◆ **Problem requirements**: The records follow. Print, word for word, the first line through the "export NUM_CORES = 1" line.

[Collected data]
▼

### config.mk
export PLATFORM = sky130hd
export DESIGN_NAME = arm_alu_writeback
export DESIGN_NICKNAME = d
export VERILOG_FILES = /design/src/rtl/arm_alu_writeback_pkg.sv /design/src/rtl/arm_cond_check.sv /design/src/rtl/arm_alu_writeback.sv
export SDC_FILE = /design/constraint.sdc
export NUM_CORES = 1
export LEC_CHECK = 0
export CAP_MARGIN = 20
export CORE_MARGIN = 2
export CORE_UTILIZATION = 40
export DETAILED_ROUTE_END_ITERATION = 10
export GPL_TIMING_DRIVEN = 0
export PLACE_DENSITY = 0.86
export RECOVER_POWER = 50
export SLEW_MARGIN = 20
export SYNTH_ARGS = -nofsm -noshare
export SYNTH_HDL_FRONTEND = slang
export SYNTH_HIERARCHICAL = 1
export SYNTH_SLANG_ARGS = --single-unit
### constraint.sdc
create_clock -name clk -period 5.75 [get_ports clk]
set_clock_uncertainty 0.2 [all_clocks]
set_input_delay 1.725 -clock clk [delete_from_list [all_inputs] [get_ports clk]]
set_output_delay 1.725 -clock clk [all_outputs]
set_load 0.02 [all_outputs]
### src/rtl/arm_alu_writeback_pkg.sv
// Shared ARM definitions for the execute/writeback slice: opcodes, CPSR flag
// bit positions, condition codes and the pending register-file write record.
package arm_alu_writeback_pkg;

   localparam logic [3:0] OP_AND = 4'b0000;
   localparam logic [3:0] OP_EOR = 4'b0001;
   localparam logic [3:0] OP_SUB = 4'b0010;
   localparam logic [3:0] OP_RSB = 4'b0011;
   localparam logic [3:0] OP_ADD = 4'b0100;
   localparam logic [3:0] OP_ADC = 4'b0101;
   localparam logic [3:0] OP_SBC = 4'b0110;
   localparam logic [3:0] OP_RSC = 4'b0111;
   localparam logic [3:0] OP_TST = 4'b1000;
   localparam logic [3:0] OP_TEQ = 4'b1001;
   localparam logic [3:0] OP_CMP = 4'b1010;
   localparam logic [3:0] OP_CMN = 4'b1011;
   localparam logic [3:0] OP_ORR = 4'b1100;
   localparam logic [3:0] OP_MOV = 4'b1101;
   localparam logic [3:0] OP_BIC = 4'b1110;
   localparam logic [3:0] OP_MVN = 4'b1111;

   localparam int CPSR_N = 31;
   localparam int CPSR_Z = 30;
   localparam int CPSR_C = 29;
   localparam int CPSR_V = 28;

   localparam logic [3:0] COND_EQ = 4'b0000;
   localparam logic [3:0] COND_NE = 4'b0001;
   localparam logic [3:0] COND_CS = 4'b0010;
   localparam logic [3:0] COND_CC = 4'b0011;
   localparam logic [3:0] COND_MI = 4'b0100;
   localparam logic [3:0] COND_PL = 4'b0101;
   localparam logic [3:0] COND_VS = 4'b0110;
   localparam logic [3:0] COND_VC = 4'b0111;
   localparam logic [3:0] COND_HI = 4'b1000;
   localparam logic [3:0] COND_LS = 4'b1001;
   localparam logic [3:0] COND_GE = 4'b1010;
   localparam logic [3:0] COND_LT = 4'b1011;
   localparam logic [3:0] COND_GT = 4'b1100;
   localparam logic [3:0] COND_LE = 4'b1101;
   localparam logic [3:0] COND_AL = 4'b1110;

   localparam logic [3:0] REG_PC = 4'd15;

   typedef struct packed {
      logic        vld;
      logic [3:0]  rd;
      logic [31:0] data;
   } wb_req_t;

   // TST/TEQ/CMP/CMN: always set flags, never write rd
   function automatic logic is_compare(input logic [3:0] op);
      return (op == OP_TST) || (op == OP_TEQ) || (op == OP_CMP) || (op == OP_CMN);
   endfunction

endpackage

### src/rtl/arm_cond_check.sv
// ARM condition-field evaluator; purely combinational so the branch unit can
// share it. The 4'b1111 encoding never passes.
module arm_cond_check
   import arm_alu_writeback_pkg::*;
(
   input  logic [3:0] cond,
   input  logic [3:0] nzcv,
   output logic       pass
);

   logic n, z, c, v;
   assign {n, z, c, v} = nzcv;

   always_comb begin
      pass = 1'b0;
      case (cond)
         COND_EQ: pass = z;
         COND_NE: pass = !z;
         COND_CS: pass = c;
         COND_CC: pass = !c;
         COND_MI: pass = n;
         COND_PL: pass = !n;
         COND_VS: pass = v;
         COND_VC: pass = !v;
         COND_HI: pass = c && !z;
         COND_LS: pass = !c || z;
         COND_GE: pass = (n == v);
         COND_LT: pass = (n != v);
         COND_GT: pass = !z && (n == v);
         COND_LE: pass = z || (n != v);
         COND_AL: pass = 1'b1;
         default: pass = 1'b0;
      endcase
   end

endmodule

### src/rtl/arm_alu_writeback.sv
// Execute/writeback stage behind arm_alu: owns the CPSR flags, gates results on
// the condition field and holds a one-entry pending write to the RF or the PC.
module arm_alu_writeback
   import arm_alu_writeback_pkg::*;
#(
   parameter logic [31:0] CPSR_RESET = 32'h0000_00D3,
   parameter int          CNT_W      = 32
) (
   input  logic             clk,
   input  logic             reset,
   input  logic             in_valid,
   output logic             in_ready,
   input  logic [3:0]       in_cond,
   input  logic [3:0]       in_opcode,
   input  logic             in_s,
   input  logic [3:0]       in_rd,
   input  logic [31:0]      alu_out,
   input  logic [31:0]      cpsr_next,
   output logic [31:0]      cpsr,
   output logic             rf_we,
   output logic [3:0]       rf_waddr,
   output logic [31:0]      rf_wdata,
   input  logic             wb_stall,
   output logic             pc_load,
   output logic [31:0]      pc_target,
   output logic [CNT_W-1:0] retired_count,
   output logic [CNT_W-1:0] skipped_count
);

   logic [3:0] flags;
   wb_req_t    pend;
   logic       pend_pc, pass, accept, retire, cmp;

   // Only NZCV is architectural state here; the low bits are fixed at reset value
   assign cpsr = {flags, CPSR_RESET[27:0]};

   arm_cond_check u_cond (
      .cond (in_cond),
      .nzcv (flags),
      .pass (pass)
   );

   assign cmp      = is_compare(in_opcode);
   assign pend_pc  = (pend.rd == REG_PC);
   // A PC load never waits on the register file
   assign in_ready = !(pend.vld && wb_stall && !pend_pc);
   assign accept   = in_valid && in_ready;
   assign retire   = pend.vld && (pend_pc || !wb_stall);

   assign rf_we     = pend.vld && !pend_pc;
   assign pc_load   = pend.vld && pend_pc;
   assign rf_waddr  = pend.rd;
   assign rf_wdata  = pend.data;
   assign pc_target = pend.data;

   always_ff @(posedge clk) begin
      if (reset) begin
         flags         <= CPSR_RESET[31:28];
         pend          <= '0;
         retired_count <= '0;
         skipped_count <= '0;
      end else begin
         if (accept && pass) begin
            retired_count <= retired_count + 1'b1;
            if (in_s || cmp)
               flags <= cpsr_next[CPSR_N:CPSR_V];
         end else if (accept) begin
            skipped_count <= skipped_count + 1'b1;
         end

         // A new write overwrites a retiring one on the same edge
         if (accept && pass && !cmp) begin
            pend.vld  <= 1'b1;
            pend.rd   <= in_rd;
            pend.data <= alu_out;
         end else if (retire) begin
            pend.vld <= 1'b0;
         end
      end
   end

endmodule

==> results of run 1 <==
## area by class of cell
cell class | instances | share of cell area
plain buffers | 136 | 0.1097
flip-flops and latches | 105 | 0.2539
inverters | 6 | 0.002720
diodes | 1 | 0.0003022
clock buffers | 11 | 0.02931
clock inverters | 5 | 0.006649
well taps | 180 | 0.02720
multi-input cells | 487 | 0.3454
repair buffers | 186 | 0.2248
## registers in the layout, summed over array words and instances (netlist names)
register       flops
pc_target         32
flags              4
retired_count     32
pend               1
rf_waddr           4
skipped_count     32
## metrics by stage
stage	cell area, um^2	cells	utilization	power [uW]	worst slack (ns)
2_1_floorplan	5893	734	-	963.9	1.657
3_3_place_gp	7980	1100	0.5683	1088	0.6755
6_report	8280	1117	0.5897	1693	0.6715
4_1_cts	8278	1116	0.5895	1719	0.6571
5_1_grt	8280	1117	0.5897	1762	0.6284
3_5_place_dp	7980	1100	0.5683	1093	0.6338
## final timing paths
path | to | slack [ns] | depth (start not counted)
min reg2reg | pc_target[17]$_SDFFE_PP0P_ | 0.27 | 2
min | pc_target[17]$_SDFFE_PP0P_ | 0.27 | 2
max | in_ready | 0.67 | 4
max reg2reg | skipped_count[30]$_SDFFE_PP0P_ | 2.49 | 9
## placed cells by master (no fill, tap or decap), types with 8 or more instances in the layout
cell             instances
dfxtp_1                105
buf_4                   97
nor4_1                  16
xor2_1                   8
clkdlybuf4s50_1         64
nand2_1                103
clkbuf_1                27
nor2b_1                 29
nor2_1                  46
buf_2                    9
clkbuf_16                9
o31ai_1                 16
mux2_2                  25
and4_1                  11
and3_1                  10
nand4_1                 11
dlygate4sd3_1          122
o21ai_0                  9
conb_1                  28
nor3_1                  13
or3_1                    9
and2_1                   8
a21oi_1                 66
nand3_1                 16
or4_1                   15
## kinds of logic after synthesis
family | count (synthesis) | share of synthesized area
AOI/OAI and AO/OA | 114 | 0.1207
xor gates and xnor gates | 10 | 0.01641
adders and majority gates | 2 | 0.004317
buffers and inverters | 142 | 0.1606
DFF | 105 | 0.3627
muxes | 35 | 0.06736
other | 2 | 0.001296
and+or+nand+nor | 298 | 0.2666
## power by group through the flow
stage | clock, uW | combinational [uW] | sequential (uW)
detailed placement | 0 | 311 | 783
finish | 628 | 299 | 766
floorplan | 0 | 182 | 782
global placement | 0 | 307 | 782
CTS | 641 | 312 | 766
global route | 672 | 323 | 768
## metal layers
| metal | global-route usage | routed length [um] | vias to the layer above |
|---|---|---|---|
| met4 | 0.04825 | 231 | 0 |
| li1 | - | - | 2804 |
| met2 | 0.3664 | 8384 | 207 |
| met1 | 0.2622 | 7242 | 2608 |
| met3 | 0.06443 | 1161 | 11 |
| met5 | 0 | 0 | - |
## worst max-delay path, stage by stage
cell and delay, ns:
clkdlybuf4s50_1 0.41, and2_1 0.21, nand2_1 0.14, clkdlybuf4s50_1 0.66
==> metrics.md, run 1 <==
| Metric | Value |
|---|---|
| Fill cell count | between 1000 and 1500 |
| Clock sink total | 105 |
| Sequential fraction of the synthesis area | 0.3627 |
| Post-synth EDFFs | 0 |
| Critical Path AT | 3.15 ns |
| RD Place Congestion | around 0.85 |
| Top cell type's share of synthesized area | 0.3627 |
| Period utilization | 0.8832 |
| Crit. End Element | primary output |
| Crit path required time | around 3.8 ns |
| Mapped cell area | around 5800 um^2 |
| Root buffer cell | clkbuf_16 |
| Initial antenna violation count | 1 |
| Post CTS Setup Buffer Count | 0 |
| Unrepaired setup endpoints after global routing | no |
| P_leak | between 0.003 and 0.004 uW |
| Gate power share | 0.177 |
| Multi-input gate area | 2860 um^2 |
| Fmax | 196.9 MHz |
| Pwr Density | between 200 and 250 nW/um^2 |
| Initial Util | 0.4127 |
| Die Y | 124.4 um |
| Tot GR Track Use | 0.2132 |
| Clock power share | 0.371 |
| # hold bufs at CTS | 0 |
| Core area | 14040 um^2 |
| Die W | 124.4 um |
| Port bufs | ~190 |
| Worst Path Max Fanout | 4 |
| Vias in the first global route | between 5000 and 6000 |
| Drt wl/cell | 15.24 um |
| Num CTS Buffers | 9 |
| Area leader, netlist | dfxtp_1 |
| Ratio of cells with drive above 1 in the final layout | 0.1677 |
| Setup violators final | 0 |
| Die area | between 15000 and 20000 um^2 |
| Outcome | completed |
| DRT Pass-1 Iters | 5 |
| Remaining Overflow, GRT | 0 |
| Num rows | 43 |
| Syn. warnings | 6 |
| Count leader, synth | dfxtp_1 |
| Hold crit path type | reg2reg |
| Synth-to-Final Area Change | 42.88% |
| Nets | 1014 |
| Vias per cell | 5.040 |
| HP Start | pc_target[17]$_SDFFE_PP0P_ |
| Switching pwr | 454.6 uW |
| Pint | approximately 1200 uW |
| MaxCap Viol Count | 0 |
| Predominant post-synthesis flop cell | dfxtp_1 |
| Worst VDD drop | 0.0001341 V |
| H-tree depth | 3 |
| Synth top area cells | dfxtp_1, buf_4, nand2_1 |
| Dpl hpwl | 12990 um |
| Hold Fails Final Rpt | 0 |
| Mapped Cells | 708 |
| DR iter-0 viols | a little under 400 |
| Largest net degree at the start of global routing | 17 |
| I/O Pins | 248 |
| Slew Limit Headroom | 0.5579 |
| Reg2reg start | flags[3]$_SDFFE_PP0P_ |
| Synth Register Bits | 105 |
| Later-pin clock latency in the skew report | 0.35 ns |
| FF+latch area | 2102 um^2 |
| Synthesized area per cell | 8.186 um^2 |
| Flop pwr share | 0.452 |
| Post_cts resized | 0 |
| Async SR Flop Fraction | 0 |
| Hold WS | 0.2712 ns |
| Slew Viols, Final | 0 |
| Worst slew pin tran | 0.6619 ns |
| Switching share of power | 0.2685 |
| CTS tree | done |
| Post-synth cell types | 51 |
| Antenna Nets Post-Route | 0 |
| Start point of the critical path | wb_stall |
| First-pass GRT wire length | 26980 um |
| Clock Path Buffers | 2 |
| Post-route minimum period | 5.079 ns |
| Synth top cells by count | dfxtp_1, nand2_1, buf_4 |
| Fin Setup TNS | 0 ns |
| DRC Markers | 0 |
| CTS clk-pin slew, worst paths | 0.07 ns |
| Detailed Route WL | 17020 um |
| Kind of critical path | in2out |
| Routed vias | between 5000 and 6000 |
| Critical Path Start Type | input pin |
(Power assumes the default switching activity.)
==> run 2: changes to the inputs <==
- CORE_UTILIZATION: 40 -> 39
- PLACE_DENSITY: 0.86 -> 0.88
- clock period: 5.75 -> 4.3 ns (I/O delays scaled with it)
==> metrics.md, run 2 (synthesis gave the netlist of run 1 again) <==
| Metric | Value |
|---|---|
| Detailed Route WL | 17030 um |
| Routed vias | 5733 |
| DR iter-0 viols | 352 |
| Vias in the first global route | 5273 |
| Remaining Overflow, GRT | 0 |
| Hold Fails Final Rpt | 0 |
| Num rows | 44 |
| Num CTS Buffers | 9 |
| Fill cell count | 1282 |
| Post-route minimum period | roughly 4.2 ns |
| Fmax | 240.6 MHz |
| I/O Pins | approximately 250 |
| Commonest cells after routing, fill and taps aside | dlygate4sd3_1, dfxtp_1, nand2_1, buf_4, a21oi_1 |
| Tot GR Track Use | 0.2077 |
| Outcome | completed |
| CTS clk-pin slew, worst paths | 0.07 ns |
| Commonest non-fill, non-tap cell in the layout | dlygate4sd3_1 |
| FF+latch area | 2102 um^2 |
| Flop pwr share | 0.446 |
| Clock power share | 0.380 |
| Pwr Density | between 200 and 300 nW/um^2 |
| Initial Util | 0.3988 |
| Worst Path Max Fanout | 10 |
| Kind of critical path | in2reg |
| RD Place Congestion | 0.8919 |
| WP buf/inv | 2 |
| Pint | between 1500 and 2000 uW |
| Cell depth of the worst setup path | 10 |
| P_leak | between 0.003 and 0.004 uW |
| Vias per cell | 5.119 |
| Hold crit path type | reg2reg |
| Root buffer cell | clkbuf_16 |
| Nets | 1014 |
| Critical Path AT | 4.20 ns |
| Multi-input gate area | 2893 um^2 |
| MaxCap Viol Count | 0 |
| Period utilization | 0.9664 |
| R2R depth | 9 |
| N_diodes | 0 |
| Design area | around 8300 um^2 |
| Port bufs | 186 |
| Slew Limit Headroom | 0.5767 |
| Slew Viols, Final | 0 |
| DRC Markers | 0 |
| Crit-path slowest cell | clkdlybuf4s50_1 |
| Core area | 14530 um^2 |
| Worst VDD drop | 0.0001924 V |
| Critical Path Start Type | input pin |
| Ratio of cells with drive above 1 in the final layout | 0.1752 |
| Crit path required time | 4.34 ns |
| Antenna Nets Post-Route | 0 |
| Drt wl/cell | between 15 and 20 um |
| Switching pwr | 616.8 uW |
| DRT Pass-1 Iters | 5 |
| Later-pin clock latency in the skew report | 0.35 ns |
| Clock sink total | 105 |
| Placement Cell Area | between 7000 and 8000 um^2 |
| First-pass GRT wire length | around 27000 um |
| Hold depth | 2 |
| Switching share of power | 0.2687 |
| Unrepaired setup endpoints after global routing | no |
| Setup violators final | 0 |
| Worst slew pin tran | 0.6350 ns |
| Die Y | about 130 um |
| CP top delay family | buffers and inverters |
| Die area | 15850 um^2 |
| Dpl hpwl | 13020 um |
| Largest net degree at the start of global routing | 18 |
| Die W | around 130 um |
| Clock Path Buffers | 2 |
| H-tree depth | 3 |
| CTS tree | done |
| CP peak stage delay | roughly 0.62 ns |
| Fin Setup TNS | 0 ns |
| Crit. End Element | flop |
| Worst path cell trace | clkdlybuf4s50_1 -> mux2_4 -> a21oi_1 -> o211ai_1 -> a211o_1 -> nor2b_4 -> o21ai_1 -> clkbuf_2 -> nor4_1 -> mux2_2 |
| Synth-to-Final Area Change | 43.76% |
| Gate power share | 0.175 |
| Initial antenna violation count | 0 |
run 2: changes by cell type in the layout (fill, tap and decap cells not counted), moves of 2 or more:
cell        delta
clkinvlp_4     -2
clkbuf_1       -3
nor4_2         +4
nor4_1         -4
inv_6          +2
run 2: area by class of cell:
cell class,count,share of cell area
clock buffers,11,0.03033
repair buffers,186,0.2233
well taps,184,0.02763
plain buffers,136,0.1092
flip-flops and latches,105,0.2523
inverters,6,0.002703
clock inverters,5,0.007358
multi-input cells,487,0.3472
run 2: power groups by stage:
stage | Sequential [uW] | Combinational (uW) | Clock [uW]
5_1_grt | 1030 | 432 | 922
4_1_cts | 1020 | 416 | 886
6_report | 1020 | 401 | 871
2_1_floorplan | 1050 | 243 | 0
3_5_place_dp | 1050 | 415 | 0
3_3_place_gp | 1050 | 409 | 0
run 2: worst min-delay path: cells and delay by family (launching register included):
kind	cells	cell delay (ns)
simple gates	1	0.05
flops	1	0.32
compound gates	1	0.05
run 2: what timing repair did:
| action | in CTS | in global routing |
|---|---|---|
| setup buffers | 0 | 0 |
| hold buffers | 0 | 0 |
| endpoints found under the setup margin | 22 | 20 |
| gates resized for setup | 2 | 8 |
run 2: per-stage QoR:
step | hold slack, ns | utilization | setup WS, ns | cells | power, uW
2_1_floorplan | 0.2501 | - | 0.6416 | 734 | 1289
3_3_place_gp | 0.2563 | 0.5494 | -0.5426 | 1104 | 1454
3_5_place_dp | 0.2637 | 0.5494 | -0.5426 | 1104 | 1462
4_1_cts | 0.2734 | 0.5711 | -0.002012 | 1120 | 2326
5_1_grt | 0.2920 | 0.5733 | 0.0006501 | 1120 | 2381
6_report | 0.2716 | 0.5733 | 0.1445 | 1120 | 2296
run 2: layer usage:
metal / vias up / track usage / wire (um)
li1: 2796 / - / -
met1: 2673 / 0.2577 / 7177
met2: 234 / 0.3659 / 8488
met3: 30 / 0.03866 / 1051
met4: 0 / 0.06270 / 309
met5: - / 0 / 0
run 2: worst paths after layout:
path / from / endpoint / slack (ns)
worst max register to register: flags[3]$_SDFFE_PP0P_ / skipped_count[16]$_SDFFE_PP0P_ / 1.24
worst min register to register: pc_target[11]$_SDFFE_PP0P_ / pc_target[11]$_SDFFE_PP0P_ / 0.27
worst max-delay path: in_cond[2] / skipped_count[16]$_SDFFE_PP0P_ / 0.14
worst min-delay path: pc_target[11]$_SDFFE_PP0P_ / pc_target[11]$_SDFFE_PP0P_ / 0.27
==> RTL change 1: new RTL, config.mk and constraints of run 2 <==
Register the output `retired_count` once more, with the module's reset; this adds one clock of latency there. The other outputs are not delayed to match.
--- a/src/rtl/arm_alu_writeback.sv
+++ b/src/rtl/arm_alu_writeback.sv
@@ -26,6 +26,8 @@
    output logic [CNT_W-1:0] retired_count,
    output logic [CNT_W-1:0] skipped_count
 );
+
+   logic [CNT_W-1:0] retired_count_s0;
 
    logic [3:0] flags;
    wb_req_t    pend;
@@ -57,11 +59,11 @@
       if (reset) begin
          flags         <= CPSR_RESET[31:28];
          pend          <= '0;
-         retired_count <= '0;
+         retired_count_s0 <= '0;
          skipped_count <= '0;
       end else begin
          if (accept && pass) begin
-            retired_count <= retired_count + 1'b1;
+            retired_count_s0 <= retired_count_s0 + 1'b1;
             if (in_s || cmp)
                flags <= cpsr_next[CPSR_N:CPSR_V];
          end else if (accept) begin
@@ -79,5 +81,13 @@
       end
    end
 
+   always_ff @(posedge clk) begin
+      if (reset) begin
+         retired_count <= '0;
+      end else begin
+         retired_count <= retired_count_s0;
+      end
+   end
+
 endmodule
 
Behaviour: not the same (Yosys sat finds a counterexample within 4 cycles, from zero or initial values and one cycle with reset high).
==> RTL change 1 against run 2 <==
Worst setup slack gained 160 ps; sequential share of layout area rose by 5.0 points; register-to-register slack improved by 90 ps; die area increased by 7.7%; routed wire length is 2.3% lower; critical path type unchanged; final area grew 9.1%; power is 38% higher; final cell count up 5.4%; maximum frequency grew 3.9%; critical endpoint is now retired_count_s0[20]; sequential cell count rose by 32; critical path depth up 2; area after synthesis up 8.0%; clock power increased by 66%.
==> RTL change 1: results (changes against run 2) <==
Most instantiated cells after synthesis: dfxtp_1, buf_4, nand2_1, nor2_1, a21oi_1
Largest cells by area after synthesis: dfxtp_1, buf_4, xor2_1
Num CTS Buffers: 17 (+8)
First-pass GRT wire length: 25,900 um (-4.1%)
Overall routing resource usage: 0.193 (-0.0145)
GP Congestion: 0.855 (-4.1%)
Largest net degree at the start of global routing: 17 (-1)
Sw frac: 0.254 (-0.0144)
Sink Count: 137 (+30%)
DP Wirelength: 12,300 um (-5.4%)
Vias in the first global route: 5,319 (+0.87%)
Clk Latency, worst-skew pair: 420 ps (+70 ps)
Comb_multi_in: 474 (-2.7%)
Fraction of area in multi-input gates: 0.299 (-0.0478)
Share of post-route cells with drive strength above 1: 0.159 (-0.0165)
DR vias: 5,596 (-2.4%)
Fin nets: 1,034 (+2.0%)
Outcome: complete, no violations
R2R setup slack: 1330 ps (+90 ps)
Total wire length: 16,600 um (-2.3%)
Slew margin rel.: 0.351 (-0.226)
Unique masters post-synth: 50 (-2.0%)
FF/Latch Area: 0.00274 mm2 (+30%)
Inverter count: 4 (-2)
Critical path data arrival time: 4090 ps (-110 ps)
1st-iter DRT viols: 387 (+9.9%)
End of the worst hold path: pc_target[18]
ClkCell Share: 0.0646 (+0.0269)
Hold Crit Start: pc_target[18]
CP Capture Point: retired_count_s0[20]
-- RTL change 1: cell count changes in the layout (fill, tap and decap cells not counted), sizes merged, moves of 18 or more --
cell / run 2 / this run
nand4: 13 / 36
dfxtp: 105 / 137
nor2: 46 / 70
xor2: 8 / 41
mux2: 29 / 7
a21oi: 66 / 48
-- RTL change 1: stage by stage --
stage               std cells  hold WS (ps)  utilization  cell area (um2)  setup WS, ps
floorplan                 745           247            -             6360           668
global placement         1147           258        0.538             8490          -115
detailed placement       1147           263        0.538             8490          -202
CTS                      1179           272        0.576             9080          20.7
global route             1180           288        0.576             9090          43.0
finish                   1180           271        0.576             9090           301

▲

◆ **Problem solution**:
### config.mk
export PLATFORM = sky130hd
export DESIGN_NAME = arm_alu_writeback
export DESIGN_NICKNAME = d
export VERILOG_FILES = /design/src/rtl/arm_alu_writeback_pkg.sv /design/src/rtl/arm_cond_check.sv /design/src/rtl/arm_alu_writeback.sv
export SDC_FILE = /design/constraint.sdc
export NUM_CORES = 1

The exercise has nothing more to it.